Collected data entries:
*** Block opens ***
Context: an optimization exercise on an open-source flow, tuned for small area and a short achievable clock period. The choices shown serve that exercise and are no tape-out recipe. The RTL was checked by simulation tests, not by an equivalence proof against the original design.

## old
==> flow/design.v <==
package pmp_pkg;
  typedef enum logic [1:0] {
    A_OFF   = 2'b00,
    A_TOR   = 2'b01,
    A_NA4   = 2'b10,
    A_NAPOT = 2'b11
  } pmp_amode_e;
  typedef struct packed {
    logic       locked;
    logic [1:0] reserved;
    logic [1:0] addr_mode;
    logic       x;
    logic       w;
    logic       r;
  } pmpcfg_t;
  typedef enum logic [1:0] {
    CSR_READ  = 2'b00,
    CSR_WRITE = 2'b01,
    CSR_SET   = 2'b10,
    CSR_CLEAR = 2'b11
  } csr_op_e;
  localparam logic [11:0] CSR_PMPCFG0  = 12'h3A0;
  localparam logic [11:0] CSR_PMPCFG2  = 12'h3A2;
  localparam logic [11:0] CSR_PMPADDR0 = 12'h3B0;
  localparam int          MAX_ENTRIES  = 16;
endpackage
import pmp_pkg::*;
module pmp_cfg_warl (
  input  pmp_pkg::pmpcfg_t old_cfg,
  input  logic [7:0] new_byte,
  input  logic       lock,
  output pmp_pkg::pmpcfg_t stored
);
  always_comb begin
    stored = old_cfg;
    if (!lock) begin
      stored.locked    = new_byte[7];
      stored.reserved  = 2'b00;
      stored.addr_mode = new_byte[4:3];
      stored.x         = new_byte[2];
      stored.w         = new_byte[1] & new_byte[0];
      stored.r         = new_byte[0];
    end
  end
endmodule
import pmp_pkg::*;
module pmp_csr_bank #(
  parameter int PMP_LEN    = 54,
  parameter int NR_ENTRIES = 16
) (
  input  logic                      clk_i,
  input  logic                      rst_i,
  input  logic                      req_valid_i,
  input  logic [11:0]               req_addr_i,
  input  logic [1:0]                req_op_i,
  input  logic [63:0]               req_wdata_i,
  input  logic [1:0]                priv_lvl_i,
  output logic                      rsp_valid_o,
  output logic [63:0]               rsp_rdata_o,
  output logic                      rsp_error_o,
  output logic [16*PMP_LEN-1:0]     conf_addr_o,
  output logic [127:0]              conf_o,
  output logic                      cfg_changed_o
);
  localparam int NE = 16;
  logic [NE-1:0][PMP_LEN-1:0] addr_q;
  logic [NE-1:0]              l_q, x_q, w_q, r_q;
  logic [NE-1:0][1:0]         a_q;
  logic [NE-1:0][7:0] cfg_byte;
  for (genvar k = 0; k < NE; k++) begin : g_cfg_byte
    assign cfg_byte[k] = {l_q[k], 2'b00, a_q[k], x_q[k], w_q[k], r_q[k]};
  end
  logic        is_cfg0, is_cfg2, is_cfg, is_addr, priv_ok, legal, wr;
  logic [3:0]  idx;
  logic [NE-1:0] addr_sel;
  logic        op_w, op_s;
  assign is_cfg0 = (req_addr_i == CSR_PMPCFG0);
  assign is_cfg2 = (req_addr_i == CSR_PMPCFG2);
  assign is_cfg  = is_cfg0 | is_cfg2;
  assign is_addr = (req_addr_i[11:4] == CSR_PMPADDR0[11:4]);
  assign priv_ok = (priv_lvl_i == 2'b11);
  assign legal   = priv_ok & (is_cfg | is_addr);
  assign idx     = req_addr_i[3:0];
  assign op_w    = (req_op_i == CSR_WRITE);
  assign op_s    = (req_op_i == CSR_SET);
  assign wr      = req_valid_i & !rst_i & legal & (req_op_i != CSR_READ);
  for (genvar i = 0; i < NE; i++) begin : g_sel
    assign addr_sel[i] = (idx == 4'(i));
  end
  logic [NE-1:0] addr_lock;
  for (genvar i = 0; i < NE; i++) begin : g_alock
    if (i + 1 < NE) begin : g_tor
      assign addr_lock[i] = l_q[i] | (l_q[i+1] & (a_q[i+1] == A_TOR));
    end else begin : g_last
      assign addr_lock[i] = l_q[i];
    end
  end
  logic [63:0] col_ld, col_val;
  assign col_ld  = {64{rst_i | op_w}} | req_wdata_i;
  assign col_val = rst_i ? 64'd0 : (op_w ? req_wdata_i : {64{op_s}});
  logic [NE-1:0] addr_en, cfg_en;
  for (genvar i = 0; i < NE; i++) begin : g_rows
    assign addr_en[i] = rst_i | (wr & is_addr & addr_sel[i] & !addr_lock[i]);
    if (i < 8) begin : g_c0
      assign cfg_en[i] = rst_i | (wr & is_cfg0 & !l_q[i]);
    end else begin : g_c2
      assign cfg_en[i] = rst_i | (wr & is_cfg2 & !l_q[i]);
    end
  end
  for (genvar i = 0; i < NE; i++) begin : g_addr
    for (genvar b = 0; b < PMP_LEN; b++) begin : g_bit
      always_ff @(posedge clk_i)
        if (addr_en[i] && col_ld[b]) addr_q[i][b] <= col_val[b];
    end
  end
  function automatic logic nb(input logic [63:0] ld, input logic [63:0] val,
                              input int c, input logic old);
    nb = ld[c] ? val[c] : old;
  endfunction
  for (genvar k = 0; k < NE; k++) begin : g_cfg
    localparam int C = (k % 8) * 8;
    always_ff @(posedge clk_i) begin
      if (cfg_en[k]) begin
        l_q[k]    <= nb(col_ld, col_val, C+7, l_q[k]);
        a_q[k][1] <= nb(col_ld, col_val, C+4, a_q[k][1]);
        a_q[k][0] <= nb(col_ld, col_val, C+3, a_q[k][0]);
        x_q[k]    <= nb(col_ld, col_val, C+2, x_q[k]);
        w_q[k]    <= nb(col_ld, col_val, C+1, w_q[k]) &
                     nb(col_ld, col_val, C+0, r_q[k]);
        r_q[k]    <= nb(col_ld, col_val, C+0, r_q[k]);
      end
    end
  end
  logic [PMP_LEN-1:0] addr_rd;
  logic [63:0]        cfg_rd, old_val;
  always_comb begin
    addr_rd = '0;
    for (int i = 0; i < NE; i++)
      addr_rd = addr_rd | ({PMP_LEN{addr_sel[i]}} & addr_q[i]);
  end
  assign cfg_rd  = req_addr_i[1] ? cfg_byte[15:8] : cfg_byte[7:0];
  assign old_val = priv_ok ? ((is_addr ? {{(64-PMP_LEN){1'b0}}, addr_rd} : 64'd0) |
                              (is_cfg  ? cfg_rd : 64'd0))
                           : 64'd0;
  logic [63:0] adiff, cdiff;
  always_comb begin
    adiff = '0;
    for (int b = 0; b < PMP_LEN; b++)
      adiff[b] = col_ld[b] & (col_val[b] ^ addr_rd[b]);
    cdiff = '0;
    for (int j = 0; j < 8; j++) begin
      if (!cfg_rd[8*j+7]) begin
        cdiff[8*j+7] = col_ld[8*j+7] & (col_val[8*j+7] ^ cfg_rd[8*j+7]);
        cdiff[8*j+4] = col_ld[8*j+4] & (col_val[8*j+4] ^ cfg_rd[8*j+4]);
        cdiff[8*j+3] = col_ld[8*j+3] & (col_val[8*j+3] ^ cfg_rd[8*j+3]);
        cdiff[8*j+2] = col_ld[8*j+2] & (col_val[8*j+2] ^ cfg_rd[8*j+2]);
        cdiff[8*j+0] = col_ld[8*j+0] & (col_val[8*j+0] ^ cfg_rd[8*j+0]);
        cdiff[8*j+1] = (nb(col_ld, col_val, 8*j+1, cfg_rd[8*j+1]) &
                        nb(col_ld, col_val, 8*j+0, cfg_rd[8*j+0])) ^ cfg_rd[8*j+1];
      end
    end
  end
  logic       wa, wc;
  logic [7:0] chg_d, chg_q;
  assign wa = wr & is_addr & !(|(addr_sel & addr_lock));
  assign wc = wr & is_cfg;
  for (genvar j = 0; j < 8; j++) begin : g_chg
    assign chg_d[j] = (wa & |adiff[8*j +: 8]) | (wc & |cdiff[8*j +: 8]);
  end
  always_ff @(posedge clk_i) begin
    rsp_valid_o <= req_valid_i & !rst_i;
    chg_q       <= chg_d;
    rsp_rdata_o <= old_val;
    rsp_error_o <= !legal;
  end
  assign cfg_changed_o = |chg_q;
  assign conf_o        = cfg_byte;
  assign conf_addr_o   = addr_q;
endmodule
*** Block closes ***
*** Block opens ***
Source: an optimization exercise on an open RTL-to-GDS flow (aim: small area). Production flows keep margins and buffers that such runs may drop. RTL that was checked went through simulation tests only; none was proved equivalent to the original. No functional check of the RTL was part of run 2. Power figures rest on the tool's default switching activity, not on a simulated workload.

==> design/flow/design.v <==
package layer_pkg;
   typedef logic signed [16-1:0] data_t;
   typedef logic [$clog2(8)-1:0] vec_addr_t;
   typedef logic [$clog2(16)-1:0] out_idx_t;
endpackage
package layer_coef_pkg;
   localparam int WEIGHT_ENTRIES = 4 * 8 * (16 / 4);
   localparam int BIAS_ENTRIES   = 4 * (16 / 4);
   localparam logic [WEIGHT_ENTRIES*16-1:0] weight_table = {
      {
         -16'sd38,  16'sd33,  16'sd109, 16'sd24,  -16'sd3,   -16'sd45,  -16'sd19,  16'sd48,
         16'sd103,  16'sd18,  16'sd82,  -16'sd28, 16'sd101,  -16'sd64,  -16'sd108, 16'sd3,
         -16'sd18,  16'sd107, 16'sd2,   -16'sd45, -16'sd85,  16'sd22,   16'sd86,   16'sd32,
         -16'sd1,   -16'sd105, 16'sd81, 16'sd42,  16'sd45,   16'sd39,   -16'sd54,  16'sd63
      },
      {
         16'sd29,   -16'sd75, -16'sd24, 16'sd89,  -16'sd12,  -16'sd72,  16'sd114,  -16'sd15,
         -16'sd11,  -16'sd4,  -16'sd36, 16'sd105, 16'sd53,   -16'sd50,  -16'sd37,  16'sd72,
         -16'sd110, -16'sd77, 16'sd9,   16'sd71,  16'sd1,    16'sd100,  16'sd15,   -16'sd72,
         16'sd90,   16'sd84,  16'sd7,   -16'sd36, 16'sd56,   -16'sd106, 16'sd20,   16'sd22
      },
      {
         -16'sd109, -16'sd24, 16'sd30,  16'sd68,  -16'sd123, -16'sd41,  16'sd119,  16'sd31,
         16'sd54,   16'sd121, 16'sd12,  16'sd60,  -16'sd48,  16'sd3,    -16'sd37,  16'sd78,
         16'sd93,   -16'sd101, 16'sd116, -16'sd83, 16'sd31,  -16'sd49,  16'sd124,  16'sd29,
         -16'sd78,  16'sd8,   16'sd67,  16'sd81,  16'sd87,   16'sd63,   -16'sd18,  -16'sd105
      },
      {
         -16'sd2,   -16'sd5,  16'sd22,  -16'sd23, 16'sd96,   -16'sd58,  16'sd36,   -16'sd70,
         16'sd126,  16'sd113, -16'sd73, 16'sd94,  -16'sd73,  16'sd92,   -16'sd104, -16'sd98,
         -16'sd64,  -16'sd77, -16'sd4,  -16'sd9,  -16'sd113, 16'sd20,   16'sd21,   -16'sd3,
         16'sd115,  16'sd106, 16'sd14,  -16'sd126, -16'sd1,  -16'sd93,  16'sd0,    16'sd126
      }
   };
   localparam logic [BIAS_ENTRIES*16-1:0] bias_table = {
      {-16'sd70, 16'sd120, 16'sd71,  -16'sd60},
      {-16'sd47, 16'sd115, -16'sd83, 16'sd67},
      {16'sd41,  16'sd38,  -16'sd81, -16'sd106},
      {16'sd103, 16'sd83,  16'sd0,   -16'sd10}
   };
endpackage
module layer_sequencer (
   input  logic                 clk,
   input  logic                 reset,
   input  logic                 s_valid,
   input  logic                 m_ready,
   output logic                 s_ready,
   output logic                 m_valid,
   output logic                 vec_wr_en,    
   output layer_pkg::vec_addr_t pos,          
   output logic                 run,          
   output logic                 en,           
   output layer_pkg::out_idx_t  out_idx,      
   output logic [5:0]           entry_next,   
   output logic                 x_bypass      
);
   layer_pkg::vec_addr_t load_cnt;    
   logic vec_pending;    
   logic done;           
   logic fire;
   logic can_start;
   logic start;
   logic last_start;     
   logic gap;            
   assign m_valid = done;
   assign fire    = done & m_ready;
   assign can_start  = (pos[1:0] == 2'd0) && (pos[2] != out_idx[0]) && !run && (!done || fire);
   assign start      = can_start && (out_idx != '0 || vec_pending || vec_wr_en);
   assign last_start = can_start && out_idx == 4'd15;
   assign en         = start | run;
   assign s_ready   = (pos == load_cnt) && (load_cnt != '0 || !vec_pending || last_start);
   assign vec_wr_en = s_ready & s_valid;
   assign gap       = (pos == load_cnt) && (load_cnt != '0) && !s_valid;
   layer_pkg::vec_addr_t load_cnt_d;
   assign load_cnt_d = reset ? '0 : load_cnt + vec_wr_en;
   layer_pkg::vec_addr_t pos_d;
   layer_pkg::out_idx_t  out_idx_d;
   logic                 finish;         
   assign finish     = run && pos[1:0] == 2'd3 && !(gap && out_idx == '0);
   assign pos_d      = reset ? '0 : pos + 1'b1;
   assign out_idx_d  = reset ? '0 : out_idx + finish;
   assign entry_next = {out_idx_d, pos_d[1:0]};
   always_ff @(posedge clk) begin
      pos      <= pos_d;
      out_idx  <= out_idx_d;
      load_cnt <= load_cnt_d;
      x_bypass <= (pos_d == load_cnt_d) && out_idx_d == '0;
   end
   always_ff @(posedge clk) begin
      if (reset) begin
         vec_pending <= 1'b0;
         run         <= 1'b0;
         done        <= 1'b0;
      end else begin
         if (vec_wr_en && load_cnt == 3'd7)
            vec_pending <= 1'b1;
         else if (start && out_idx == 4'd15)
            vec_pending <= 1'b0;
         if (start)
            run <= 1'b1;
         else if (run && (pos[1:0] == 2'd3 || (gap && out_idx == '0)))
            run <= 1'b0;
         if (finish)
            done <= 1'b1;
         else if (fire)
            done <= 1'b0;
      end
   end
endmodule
*** Block closes ***
*** Block opens ***
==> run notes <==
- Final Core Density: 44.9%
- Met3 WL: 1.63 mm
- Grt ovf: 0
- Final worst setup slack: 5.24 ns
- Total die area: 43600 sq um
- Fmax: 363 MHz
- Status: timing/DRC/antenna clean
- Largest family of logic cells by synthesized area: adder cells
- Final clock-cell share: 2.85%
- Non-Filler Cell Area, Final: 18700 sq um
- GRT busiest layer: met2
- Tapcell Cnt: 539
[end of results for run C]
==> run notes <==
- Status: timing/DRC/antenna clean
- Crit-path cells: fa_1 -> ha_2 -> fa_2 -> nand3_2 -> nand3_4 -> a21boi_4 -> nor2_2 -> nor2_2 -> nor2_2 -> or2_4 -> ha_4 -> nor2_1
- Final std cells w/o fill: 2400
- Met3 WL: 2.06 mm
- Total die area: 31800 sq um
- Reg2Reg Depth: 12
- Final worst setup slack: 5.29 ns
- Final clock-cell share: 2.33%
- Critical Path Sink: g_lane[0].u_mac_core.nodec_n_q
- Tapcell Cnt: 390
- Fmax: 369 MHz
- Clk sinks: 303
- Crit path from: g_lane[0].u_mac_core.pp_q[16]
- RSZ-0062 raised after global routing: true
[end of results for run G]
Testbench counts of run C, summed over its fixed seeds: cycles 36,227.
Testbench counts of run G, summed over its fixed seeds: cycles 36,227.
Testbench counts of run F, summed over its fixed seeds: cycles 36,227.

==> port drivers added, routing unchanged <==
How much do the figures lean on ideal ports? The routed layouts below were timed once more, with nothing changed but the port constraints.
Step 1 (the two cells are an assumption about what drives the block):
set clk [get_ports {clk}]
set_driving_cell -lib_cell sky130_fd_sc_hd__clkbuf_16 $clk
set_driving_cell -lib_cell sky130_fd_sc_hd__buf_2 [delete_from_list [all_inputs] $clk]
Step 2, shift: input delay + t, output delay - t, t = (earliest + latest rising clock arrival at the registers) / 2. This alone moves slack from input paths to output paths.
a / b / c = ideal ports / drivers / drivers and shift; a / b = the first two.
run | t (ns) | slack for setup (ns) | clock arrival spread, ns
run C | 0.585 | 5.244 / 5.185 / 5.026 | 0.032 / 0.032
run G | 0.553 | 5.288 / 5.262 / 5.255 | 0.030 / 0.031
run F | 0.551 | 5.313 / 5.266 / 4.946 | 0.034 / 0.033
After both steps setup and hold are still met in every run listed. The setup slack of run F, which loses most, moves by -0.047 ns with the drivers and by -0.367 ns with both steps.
*** Block closes ***
### GOAL OF THE EXERCISE
Take the lines above from the one containing "[end of results for run C]" down to the one containing "- Final clock-cell share: 2.33%", and transcribe them exactly, both ends included.

### TASK OUTPUT
[end of results for run C]
==> run notes <==
- Status: timing/DRC/antenna clean
- Crit-path cells: fa_1 -> ha_2 -> fa_2 -> nand3_2 -> nand3_4 -> a21boi_4 -> nor2_2 -> nor2_2 -> nor2_2 -> or2_4 -> ha_4 -> nor2_1
- Final std cells w/o fill: 2400
- Met3 WL: 2.06 mm
- Total die area: 31800 sq um
- Reg2Reg Depth: 12
- Final worst setup slack: 5.29 ns
- Final clock-cell share: 2.33%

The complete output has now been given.